**Task to complete**
In the entries below, every line that contains "asynchronous" must be located and copied.

**Dataset content**
## src/rtl/multicycle_control.sv

```systemverilog
// multicycle_control: Moore control FSM for a multicycle MIPS-style datapath
// Ports:
//   i_clk, i_rst_n     clock (rising edge), asynchronous active-low reset
//   i_instrCode[11:0]  {opcode, funct} from the instruction register
//   i_memReady         memory access completes this cycle
//   i_zero             ALU zero flag (branch qualification is done in the datapath)
//   o_pcWrite .. o_pcSrc  datapath strobes and mux selects
//   o_state            current state code
//   o_instrDone        one-cycle pulse in the FETCH cycle following a retired instruction
//   o_illegal          one-cycle pulse in DECODE for an unsupported opcode
// Build option: define MULTICYCLE_ADDI_EN to add the ADDIEX/ADDIWB path for addi.
module multicycle_control (
    input  logic        i_clk,
    input  logic        i_rst_n,
    input  logic [11:0] i_instrCode,
    input  logic        i_memReady,
    input  logic        i_zero,
    output logic        o_pcWrite,
    output logic        o_pcWriteCond,
    output logic        o_iorD,
    output logic        o_memRead,
    output logic        o_memWrite,
    output logic        o_irWrite,
    output logic        o_memToReg,
    output logic        o_regDst,
    output logic        o_regWrite,
    output logic        o_aluSrcA,
    output logic [1:0]  o_aluSrcB,
    output logic [1:0]  o_aluOp,
    output logic [1:0]  o_pcSrc,
    output logic [3:0]  o_state,
    output logic        o_instrDone,
    output logic        o_illegal
);
    typedef enum logic [3:0] {
        FETCH  = 4'd0,
        DECODE = 4'd1,
        MEMADR = 4'd2,
        MEMRD  = 4'd3,
        MEMWB  = 4'd4,
        MEMWR  = 4'd5,
        EXEC   = 4'd6,
        ALUWB  = 4'd7,
        BRANCH = 4'd8,
`ifdef MULTICYCLE_ADDI_EN
        ADDIEX = 4'd9,
        ADDIWB = 4'd10,
`endif
        JUMP   = 4'd11
    } state_t;

    localparam logic [5:0] OP_LW   = 6'b100011;
    localparam logic [5:0] OP_SW   = 6'b101011;
    localparam logic [5:0] OP_R    = 6'b000000;
    localparam logic [5:0] OP_BEQ  = 6'b000100;
    localparam logic [5:0] OP_J    = 6'b000010;
`ifdef MULTICYCLE_ADDI_EN
    localparam logic [5:0] OP_ADDI = 6'b001000;
`endif

    state_t     state, nextState;
    logic       doneReg, retire;
    logic       pcWrite, pcWriteCond, memRead, memWrite, irWrite, regWrite, illegal;
    logic [5:0] opcode;
    logic       unusedInputs;

    assign opcode       = i_instrCode[11:6];
    assign unusedInputs = ^{i_instrCode[5:0], i_zero};

    always_ff @(posedge i_clk or negedge i_rst_n) begin
        if (!i_rst_n) begin
            state   <= FETCH;
            doneReg <= 1'b0;
        end else begin
            state   <= nextState;
            doneReg <= retire;
        end
    end

    always_comb begin
        nextState   = FETCH;
        retire      = 1'b0;
        illegal     = 1'b0;
        pcWrite     = 1'b0;
        pcWriteCond = 1'b0;
        memRead     = 1'b0;
        memWrite    = 1'b0;
        irWrite     = 1'b0;
        regWrite    = 1'b0;
        o_iorD      = 1'b0;
        o_memToReg  = 1'b0;
        o_regDst    = 1'b0;
        o_aluSrcA   = 1'b0;
        o_aluSrcB   = 2'b00;
        o_aluOp     = 2'b00;
        o_pcSrc     = 2'b00;
        case (state)
            FETCH: begin
                memRead   = 1'b1;
                irWrite   = i_memReady;
                pcWrite   = i_memReady;
                o_aluSrcB = 2'b01;
                nextState = i_memReady ? DECODE : FETCH;
            end
            DECODE: begin
                o_aluSrcB = 2'b11;
                case (opcode)
                    OP_LW, OP_SW: nextState = MEMADR;
                    OP_R:         nextState = EXEC;
                    OP_BEQ:       nextState = BRANCH;
                    OP_J:         nextState = JUMP;
`ifdef MULTICYCLE_ADDI_EN
                    OP_ADDI:      nextState = ADDIEX;
`endif
                    default:      illegal   = 1'b1;
                endcase
            end
            MEMADR: begin
                o_aluSrcA = 1'b1;
                o_aluSrcB = 2'b10;
                nextState = (opcode == OP_LW) ? MEMRD : MEMWR;
            end
            MEMRD: begin
                memRead   = 1'b1;
                o_iorD    = 1'b1;
                nextState = i_memReady ? MEMWB : MEMRD;
            end
            MEMWB: begin
                regWrite   = 1'b1;
                o_memToReg = 1'b1;
                retire     = 1'b1;
            end
            MEMWR: begin
                memWrite  = 1'b1;
                o_iorD    = 1'b1;
                retire    = i_memReady;
                nextState = i_memReady ? FETCH : MEMWR;
            end
            EXEC: begin
                o_aluSrcA = 1'b1;
                o_aluOp   = 2'b10;
                nextState = ALUWB;
            end
            ALUWB: begin
                regWrite = 1'b1;
                o_regDst = 1'b1;
                retire   = 1'b1;
            end
            BRANCH: begin
                o_aluSrcA   = 1'b1;
                o_aluOp     = 2'b01;
                o_pcSrc     = 2'b01;
                pcWriteCond = 1'b1;
                retire      = 1'b1;
            end
`ifdef MULTICYCLE_ADDI_EN
            ADDIEX: begin
                o_aluSrcA = 1'b1;
                o_aluSrcB = 2'b10;
                nextState = ADDIWB;
            end
            ADDIWB: begin
                regWrite = 1'b1;
                retire   = 1'b1;
            end
`endif
            JUMP: begin
                pcWrite = 1'b1;
                o_pcSrc = 2'b10;
                retire  = 1'b1;
            end
            default: ;
        endcase
    end

    // Strobes are masked by reset directly so they drop the moment reset asserts,
    // even though FETCH itself would request a memory read.
    assign o_pcWrite     = pcWrite & i_rst_n;
    assign o_pcWriteCond = pcWriteCond & i_rst_n;
    assign o_memRead     = memRead & i_rst_n;
    assign o_memWrite    = memWrite & i_rst_n;
    assign o_irWrite     = irWrite & i_rst_n;
    assign o_regWrite    = regWrite & i_rst_n;
    assign o_illegal     = illegal & i_rst_n;
    assign o_instrDone   = doneReg;
    assign o_state       = state;
endmodule
```

## config.mk

```make
export PLATFORM = sky130hd
export DESIGN_NAME = multicycle_control
export DESIGN_NICKNAME = d
export VERILOG_FILES = /design/src/rtl/multicycle_control.sv
export SDC_FILE = /design/constraint.sdc
export NUM_CORES = 1
export LEC_CHECK = 0
export ABC_CLOCK_PERIOD_IN_PS = 1300
export BUFFER_PORTS_ARGS = -buffer_cell sky130_fd_sc_hd__buf_2
export CORE_UTILIZATION = 35
export CTS_CLUSTER_DIAMETER = 80
export CTS_CLUSTER_SIZE = 24
export DETAILED_ROUTE_END_ITERATION = 6
export GPL_TIMING_DRIVEN = 0
export HOLD_SLACK_MARGIN = 0.08
export PLACE_DENSITY = 0.73
export SLEW_MARGIN = 25
export SYNTH_ARGS = -nofsm -noshare
export SYNTH_HDL_FRONTEND = slang
export SYNTH_SLANG_ARGS = --single-unit
```

## constraint.sdc

```tcl
create_clock -name i_clk -period 1.3 [get_ports i_clk]
set_clock_uncertainty 0.1 [all_clocks]
set_input_delay 0.26 -clock i_clk [delete_from_list [all_inputs] [get_ports i_clk]]
set_output_delay 0.26 -clock i_clk [all_outputs]
set_load 0.03 [all_outputs]
```

==> flow_metrics.tcl, run 1 <==
set metrics [dict create \
    ys_seq_area_share_pct 23.4 \
    place_congestion 0.787 \
    netlist_instances 75 \
    haltStage "5_1_grt" \
    die_w_um 41.1 \
    stop_error "[ERROR DPL-0038] Utilization greater than 100%, impossible to legalize" \
    synth.largest_area_cell "dfrtp_1" \
    synth_xor_area_share_pct 3.28 \
    synthesis.area_um2 534 \
    portBuffers 30 \
    std_cell_rows 13 \
    synthAdderAreaFrac_pct 0 \
    synth_top_family_by_area "simple AND/OR/NAND/NOR gates" \
    cts_buffers 3 \
    synth_area_leaders "dfrtp_1 23%, nor2_1 9.1%, nor3_1 7.5%" \
    grt-worst-endpoint "o_aluSrcA" \
    synth_mux_area_share_pct 2.11 \
    synth-compound-area-share_pct 16.6 \
    cts_max_level 1 \
    worstEndpointType "top-level output" \
    pin_count 38 \
    syn-num-nets 91 \
    synth.avg_cell_area_um2 7.12 \
    synth.distinct_cells 30 \
    status "did not finish" \
    root_buffer "clkbuf_4" \
    cts_sinks 5 \
    grt_max_degree 11 \
    yosysWarnings 0 \
    fp.dieH_um 41.1 \
    cts_buffer_depth 2 \
    synth_simple_gate_area_share_pct 50.1 \
    synth_top_area_share_pct 23.4 \
    initial_core_util_pct 39.1 \
    dp_hpwl_mm 1.21 \
    synth_seq_cells 5 \
]
-- through the flow --
| stage | instance area (um2) | cells | TNS, ps | setup slack, ps | utilization [%] |
|---|---|---|---|---|---|
| floorplan | 719 | 75 | -4360 | -429 | - |
| CTS | 1200 | 139 | -6990 | -454 | 88.2 |
| detailed placement | 888 | 120 | -4270 | -370 | 65.0 |
| global placement | 888 | 120 | -4000 | -356 | 65.0 |
-- repair_timing --
action	in CTS
cloned	0
setup endpoints to repair	23
resized for setup	53
buffers inserted	14
pin swaps	9
hold endpoints to repair	5
hold buffers	1
-- logic make-up after synthesis --
| logic type | after synthesis |
|---|---|
| muxes | 1 |
| buffers and inverters | 5 |
| AOI/OAI and AO/OA | 14 |
| xor gates and xnor gates | 2 |
| DFF | 5 |
| and+or+nand+nor | 48 |
-- cell usage after synthesis --
library cell / number
nor2_1: 13
nor3_1: 8
nand2_1: 6
a21oi_1: 5
dfrtp_1: 5
buf_2: 4
nand2b_1: 4
nor2b_1: 3
a211oi_1: 2
nand3b_1: 2
o21ai_0: 2
or3_1: 2
xnor2_1: 2
a22oi_1: 1
a2bb2oi_1: 1
and2_1: 1
and3_1: 1
inv_1: 1
mux2_2: 1
nand3_1: 1
nand3_2: 1
nor3b_1: 1
nor4_1: 1
nor4_4: 1
o21ai_1: 1
o22a_1: 1
o2bb2ai_1: 1
or2_1: 1
or2b_1: 1
or3b_1: 1
==> inputs of run 2 (changes only) <==
==> config.mk (replaced) <==
export PLATFORM = sky130hd
export DESIGN_NAME = multicycle_control
export DESIGN_NICKNAME = d
export VERILOG_FILES = /design/src/rtl/multicycle_control.sv
export SDC_FILE = /design/constraint.sdc
export NUM_CORES = 1
export LEC_CHECK = 0
export ABC_CLOCK_PERIOD_IN_PS = 1700
export BUFFER_PORTS_ARGS = -buffer_cell sky130_fd_sc_hd__buf_2
export CORE_AREA = 2 2 63 65
export DETAILED_ROUTE_END_ITERATION = 6
export DIE_AREA = 0 0 65 67
export GPL_TIMING_DRIVEN = 0
export PLACE_DENSITY_LB_ADDON = 0.15
export SLEW_MARGIN = 25
export SYNTH_ARGS = -nofsm -noshare
export SYNTH_HDL_FRONTEND = slang
export SYNTH_SLANG_ARGS = --single-unit
==> constraint.sdc (replaced) <==
create_clock -name i_clk -period 1.7 [get_ports i_clk]
set_clock_uncertainty 0.1 [all_clocks]
set_input_delay 0.34 -clock i_clk [delete_from_list [all_inputs] [get_ports i_clk]]
set_output_delay 0.34 -clock i_clk [all_outputs]
set_load 0.03 [all_outputs]
==> run 2 against run 1 <==
  * The flow now finishes, with violations (setup timing)
  * Synthesized cell count unchanged
  * Area after synthesis did not move
==> flow_metrics.tcl, run 2 <==
set metrics [dict create \
    status "finished, violations left" \
    violations "setup timing" \
    met3_usage_pct 2.20 \
    setup_tns_ps -872 \
    crit_slowest_cell "dfrtp_2" \
    fin_nets 149 \
    detail_route.wl_per_cell_um 12.1 \
    ys_top_cells_by_count "13 x nor2_1, 8 x nor3_1, 6 x nand2_1" \
    cts_sinks 5 \
    max_freq_mhz 552 \
    rsz0062_at_grt "yes" \
    synth_top_area_share_pct 23.4 \
    layout_setup_ws_ps -113 \
    drt_iter0_markers 26 \
    switching_share_pct 34.9 \
    portBuffers 30 \
    dieArea_mm2 0.00436 \
    dp_hpwl_mm 1.46 \
    power.leakage_uw 0.000566 \
    antennaDiodeCount 0 \
    total_power_uw 689 \
    clk_pin_slew_ps 30 \
    netlist_instances 75 \
    yosysWarnings 0 \
    die_w_um 65 \
    viasPerCell 4.27 \
    ys_seq_area_share_pct 23.4 \
    cts_buffer_depth 2 \
    fp.dieH_um 67 \
    end_kind "primary output" \
    combPwrFrac_pct 49.5 \
    cp_max_fo 7 \
    maxCapViolations 0 \
    largest_reg_flops 4 \
    path_cells "buf_8 -> mux2_4 -> nor2_4 -> buf_6" \
    place_congestion 0.665 \
    clock_latency_ps 220 \
    synth_edf_count 0 \
    p_per_area_mw_per_mm2 510 \
    area_growth_pct 153 \
    pre_cts_slack_ps -96.0 \
    hold_path_class "in2reg" \
    synth_seq_cells 5 \
    worstSetupPathType "reg2out" \
    synth.largest_area_cell "dfrtp_1" \
    ant_nets 0 \
    seqPwrFrac_pct 19.3 \
    switchingPower_uw 240 \
    grt_overflow 0 \
    fin_crit_ps 1810 \
    post-route-period-util_pct 107 \
    grt_max_degree 11 \
    finalHoldViolCount 0 \
    synth.distinct_cells 30 \
    cts_buffers 3 \
    firstDrtPassIters 4 \
    antenna_found_initial 0 \
    root_buffer "clkbuf_8" \
    place_inst 153 \
    setup_viol 14 \
    cp_num_buf_inv 2 \
    slew_headroom_pct 77.0 \
    initial_core_util_pct 14.8 \
    intPower_uw 449 \
    cp_slowest_stage_delay_ps 470 \
    cts_tree "built" \
    hold_slack_ps 265 \
    tightestPinTransition_ps 343 \
    async_flop_share_pct 100 \
    crit_family "flip-flops" \
    peakVddDrop_uv 253 \
    fp.coreArea_mm2 0.00361 \
    fillers 388 \
    drive_gt1_share_pct 74.2 \
    synth.avg_cell_area_um2 7.12 \
    synth_area_leaders "dfrtp_1 23%, nor2_1 9.1%, nor3_1 7.5%" \
    use_met1_pct 14.3 \
    wl_mm 2.18 \
    std_cell_rows 22 \
    top_usage_layer "met2" \
    pin_count 38 \
    start_kind "flop" \
    synth.most_common_cell "nor2_1" \
    track_usage_pct 10.7 \
    synthesis.area_um2 534 \
    required_ps 1260 \
    final_common_cell "buf_4" \
    instances_no_fill 180 \
    use_met2_pct 17.8 \
    drt_drc_violations_left 0 \
    maxSlewViolCount 0 \
    syn-num-nets 91 \
    cts_max_level 1 \
    vias 768 \
    first_global_vias 766 \
    cp.arrival_ps 1370 \
    p_clk_share_pct 31.1 \
    grt_pass1_wl_mm 3.56 \
    layout_common_cells "21 x buf_4, 17 x buf_6, 13 x buf_2, 8 x nor2_4" \
    synth_ff_type "dfrtp_1" \
]
run 2: final timing paths:
path / endpoint / from / slack (ps) / cells after the start
worst min register to register: o_state[3] / o_state[2] / 630 / 3
worst max-delay path: o_aluSrcA / o_state[1] / -110 / 4
worst max register to register: o_state[2] / o_state[2] / 70 / 5
max in group asynchronous: o_state[3] / i_rst_n / 730 / 2
min in group asynchronous: o_instrDone / i_rst_n / 550 / 2
worst min-delay path: o_state[3] / i_instrCode[10] / 260 / 2
run 2: worst reg2reg max path: cells and delay by family, from the launching register on:
kind,cells,cell delay [ps]
buffers and inverters,1,140
and+or+nand+nor,4,920
DFF,1,400
run 2: metal layers:
metal	vias up	part of all wire [%]
li1	381	-
met1	361	45
met2	24	49
met3	2	4.7
met4	0	0.60
met5	-	0
run 2: cell families after synthesis:
logic type             Yosys count  synth area share, %
AO/OA/AOI/OAI                   14                 16.6
XOR/XNOR                         2                 3.28
buffers and inverters            5                 4.45
flip-flops                       5                 23.4
multiplexers                     1                 2.11
AND/OR/NAND/NOR                 48                 50.1
run 2: cell type report:
cell class	instances	area [um2]	area share (%)
clock buffers	4	45.0	3.33
multi-input cells	65	596	44.1
flip-flops and latches	5	130	9.63
plain buffers	4	56.3	4.17
inverters	1	11.3	0.833
well taps	48	60.1	4.44
repair buffers	53	453	33.5
run 2: through the flow:
stage / util (%) / area, um2
after floorplan: - / 651
after detailed placement: 23.9 / 861
after CTS: 34.4 / 1240
after global routing: 37.5 / 1350
final: 37.5 / 1350
after global placement: 23.9 / 861
run 2: timing repair:
action / in CTS / in global routing
hold buffers: 1 / 0
pin swaps: 6 / 11
setup endpoints to repair: 17 / 17
buffers inserted: 18 / 4
gates resized for setup: 56 / 16
endpoints found under the hold margin: 5 / 0
run 2: power groups by stage:
stage                     combinational, uW  sequential (uW)  clock [uW]
after floorplan                         142              146           0
after global placement                  216              136           0
after detailed placement                215              136           0
after CTS                               317              133         222
after global routing                    368              133         238
final                                   341              133         215
No activity file was read; power rests on OpenSTA's default activity.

**Written response**
//   i_clk, i_rst_n     clock (rising edge), asynchronous active-low reset
max in group asynchronous: o_state[3] / i_rst_n / 730 / 2
min in group asynchronous: o_instrDone / i_rst_n / 550 / 2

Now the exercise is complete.